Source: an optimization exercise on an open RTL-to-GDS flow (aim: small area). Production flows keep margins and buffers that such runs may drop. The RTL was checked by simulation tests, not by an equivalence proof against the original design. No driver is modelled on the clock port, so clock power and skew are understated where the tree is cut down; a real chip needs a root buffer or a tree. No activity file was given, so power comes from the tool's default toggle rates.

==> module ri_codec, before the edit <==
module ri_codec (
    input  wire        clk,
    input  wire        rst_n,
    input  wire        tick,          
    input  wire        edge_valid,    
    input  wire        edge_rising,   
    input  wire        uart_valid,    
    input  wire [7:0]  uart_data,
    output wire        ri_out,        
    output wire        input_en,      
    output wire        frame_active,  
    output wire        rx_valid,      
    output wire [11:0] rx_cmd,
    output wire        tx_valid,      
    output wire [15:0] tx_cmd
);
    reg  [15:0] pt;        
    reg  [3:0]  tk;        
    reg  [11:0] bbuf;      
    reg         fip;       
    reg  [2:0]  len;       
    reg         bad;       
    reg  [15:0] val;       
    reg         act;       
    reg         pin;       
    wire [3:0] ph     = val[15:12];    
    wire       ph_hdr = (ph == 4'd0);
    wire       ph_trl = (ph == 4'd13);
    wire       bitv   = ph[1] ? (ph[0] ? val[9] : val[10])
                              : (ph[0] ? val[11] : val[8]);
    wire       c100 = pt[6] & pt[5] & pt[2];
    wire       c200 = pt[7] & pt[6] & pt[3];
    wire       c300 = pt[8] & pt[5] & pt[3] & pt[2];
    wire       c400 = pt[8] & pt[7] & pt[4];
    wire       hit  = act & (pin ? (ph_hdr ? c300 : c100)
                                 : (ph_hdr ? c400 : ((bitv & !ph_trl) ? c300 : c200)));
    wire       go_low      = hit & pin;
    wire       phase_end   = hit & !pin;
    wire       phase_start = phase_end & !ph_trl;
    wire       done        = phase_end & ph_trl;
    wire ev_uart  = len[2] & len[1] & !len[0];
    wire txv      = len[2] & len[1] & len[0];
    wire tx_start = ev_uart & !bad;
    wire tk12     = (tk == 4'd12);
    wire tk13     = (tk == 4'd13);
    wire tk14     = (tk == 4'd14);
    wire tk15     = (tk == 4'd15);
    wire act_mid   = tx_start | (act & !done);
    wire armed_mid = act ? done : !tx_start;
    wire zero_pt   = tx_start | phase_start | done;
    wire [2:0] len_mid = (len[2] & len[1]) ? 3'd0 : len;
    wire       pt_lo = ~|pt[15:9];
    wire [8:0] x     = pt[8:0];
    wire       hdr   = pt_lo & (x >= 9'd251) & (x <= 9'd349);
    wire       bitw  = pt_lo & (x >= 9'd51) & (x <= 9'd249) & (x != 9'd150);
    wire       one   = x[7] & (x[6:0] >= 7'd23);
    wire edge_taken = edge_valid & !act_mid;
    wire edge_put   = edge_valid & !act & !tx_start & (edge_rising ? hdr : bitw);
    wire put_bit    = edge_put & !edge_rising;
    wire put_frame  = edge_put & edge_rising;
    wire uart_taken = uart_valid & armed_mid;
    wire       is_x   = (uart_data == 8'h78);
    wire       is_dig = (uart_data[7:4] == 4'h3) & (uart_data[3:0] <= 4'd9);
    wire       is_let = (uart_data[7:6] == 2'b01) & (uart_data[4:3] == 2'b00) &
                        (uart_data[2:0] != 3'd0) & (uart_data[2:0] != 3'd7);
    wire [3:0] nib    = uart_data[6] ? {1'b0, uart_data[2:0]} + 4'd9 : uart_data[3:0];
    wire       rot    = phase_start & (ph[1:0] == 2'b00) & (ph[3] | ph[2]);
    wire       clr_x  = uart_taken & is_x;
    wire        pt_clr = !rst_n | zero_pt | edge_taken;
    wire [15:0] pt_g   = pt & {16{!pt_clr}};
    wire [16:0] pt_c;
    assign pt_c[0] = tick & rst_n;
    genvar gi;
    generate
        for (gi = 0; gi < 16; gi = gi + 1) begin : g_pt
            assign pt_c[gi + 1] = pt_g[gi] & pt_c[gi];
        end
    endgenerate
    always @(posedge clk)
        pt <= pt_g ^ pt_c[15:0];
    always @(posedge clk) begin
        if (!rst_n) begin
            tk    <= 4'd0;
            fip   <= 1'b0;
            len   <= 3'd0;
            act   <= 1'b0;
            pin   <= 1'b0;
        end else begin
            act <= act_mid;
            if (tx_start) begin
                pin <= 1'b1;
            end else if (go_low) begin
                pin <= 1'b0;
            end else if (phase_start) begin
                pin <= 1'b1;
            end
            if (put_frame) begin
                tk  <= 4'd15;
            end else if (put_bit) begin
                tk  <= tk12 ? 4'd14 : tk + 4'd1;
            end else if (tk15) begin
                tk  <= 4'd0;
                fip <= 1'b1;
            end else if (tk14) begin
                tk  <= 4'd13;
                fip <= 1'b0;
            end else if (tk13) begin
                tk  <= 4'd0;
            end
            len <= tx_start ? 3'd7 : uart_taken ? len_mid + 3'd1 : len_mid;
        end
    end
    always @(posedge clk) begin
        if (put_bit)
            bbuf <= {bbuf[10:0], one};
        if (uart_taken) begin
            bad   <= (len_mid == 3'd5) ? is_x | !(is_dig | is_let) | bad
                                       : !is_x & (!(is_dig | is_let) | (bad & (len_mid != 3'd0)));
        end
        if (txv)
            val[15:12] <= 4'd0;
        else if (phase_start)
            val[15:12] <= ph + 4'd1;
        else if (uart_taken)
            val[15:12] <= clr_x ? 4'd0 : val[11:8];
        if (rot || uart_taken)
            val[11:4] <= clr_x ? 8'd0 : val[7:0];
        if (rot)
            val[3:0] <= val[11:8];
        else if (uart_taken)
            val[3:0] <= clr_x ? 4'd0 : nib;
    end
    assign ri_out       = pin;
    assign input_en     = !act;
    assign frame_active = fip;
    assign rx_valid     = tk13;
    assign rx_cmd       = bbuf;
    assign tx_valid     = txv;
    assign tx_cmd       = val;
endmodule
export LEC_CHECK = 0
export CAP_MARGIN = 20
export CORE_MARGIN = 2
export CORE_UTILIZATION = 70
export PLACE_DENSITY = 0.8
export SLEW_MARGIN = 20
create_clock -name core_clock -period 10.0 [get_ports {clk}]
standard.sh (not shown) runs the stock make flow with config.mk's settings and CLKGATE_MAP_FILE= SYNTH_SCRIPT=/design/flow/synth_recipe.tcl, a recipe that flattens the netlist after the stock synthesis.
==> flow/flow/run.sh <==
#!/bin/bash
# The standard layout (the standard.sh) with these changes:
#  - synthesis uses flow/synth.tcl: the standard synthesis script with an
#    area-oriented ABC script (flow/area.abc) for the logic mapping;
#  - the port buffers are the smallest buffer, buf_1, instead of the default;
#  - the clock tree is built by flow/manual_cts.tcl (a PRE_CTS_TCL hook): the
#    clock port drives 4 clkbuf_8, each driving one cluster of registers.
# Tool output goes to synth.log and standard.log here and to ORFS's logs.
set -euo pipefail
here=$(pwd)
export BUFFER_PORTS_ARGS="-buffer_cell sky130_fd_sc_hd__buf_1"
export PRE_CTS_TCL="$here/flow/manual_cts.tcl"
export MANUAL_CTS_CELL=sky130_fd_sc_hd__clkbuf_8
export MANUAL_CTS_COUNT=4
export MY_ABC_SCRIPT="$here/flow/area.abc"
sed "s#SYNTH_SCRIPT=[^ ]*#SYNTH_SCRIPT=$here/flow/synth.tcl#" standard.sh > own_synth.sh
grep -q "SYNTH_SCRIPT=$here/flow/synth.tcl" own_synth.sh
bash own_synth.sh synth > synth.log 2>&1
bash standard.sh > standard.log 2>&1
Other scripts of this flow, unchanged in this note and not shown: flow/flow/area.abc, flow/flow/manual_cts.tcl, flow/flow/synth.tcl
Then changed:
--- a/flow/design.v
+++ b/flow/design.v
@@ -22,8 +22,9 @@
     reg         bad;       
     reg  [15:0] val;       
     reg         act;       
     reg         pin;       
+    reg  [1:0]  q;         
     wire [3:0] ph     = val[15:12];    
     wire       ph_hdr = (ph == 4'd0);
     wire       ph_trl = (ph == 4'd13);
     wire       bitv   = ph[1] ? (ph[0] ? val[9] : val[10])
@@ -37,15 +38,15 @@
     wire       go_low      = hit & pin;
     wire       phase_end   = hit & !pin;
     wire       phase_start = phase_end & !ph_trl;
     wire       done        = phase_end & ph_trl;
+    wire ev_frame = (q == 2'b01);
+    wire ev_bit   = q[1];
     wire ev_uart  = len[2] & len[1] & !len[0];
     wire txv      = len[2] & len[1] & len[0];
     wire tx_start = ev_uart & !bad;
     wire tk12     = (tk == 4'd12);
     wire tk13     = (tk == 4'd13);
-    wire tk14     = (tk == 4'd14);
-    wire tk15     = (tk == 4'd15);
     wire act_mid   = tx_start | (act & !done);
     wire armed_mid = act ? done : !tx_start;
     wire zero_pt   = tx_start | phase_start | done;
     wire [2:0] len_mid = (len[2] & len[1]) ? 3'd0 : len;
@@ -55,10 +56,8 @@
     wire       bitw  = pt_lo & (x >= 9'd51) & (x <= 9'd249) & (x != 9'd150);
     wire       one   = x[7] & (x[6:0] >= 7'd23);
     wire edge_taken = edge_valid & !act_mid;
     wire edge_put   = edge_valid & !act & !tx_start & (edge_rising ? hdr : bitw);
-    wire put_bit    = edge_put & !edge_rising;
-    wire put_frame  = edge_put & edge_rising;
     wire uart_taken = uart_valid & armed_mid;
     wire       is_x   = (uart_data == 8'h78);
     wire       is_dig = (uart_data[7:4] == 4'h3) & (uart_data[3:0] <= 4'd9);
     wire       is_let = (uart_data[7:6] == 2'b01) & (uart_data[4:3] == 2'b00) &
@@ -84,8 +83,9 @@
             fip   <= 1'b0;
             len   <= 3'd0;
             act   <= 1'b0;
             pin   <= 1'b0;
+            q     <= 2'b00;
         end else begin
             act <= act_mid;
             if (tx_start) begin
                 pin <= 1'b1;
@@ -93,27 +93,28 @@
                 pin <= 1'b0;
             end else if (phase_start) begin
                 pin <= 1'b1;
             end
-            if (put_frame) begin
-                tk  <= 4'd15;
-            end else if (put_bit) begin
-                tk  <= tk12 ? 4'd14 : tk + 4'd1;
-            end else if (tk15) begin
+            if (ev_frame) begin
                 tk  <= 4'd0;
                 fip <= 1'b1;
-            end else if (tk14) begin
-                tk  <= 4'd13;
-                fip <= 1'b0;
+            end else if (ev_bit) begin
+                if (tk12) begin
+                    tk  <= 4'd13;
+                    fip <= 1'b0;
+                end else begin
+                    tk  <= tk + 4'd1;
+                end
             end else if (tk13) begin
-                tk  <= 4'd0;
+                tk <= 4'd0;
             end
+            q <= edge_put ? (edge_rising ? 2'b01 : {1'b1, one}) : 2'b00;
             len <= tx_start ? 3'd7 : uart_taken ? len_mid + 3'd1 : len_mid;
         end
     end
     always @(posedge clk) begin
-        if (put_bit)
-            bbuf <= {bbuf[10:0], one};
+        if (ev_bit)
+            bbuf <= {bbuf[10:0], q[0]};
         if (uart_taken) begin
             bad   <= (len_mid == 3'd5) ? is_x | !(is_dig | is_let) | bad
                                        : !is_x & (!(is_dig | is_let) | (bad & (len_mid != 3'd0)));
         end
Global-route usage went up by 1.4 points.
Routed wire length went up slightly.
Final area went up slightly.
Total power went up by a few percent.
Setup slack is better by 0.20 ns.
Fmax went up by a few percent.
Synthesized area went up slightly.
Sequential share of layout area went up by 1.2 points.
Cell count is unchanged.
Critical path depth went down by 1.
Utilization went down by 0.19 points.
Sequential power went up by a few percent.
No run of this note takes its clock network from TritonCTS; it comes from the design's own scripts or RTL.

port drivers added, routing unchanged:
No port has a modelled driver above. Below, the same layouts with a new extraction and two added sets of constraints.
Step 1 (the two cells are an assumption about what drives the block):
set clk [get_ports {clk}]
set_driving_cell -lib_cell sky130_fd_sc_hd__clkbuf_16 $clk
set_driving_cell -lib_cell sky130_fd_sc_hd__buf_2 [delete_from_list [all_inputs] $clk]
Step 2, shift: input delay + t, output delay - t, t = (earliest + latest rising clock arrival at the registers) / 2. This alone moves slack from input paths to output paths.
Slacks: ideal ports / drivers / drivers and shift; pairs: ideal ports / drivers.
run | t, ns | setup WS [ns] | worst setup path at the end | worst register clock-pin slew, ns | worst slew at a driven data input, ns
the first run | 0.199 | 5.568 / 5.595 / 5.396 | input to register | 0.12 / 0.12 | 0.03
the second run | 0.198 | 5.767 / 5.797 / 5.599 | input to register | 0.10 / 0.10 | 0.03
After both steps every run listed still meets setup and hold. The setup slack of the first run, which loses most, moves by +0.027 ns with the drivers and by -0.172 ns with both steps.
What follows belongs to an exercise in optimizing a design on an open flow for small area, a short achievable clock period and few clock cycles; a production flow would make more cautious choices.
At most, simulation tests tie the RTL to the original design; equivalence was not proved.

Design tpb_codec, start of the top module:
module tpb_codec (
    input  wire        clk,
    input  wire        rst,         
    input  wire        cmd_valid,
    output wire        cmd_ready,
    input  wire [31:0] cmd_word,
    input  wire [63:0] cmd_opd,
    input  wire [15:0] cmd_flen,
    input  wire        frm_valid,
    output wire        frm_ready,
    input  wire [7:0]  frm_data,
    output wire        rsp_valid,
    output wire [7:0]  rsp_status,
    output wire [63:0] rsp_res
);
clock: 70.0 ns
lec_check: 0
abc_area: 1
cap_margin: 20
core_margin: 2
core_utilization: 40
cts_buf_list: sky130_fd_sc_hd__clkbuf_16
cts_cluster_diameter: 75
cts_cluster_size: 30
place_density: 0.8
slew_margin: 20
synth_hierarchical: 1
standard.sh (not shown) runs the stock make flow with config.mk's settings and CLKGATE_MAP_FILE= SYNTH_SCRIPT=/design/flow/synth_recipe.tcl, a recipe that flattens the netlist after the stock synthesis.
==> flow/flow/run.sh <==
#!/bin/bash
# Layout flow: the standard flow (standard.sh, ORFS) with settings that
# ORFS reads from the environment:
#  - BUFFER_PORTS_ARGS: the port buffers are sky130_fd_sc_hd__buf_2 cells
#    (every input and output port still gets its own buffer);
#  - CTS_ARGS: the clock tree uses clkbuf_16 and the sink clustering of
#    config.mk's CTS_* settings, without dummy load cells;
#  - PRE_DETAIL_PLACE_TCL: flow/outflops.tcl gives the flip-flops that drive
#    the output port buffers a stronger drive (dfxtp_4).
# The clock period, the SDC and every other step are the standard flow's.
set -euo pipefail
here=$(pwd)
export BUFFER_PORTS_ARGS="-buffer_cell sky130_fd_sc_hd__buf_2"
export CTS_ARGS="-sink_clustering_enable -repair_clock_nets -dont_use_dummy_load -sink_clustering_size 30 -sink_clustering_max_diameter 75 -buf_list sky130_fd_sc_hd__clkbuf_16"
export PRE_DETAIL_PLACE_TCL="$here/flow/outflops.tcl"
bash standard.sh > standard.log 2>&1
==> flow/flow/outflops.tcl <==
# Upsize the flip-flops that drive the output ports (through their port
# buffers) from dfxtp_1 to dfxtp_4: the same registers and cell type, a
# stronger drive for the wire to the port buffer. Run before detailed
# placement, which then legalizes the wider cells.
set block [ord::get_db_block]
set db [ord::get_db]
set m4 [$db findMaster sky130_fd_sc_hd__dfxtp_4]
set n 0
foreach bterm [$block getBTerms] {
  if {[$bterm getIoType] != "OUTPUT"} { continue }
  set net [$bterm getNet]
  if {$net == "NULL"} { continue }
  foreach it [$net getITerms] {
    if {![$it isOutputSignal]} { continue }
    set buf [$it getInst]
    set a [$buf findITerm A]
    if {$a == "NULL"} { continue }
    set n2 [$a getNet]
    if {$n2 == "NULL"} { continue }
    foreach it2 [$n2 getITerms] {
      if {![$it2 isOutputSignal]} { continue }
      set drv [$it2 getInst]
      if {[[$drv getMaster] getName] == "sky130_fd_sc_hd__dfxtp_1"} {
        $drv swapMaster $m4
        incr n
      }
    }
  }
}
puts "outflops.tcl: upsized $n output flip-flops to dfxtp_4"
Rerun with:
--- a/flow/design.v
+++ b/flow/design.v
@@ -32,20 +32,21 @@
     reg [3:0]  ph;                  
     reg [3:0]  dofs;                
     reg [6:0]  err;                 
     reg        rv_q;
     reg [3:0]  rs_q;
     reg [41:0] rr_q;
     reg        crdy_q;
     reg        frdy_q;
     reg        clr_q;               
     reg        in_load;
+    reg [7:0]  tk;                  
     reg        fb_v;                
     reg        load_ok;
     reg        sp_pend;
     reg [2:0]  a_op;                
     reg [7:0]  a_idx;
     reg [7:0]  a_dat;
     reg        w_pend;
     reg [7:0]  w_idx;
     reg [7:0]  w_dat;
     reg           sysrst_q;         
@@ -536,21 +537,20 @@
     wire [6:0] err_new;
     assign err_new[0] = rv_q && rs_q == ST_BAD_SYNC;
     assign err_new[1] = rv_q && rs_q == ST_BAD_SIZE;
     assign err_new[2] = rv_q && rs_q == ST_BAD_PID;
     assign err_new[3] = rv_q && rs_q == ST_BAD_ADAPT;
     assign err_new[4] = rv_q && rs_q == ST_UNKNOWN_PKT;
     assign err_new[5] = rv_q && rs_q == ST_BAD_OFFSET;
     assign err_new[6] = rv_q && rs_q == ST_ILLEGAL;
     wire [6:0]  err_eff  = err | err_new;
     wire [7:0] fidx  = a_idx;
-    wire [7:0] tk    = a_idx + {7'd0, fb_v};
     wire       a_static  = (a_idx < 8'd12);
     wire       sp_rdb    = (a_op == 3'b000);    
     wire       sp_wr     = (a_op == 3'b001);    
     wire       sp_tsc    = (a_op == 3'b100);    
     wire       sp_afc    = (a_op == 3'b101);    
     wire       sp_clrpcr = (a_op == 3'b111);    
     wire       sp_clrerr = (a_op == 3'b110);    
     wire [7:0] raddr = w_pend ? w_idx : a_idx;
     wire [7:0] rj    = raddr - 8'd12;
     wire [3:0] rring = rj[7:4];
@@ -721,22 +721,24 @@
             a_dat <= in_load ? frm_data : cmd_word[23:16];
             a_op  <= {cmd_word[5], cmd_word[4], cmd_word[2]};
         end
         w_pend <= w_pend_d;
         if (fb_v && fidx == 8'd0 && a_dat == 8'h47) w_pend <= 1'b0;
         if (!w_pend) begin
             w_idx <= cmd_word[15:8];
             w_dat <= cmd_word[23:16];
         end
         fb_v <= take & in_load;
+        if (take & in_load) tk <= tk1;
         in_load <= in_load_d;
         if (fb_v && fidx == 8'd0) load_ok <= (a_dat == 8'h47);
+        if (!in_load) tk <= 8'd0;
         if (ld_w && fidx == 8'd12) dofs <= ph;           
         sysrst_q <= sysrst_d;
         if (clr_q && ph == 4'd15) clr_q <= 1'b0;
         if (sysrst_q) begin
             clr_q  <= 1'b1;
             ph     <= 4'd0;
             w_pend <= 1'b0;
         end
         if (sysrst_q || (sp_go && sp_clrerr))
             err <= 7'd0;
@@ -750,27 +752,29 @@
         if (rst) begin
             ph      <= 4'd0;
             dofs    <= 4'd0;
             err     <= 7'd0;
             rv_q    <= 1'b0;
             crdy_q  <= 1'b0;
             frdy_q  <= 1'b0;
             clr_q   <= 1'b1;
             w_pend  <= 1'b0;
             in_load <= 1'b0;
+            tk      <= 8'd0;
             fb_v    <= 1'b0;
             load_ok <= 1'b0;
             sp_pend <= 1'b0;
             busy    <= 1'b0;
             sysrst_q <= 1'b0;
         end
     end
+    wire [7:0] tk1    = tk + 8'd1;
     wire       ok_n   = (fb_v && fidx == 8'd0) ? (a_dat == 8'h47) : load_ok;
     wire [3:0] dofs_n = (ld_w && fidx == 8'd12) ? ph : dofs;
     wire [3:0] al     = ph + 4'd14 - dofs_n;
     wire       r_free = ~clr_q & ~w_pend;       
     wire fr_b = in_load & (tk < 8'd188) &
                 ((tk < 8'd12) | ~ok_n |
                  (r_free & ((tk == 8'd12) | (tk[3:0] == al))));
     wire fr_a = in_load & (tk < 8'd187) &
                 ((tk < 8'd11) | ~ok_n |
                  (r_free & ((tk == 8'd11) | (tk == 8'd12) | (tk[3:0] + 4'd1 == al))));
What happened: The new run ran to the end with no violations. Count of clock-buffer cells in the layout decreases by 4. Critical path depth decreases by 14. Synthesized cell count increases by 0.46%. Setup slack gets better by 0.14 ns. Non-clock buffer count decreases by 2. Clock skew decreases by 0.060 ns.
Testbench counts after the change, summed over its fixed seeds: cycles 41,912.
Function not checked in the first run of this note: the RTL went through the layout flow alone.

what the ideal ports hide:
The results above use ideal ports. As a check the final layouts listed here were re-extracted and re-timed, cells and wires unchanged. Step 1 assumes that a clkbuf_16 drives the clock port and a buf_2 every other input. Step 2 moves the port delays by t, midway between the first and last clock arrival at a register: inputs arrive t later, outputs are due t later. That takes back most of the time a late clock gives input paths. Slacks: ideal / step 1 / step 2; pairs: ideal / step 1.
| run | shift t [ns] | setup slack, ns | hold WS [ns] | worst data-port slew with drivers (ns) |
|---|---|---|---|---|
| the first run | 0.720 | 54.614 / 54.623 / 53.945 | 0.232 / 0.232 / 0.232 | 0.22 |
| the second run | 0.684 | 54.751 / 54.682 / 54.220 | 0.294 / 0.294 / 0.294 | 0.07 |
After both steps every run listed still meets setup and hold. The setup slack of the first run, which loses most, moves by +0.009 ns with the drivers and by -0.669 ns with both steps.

________

TRY IT:
How many lines of the material above hold "drives"? Answer with that number alone.

ANSWER FOR THIS EXERCISE:
3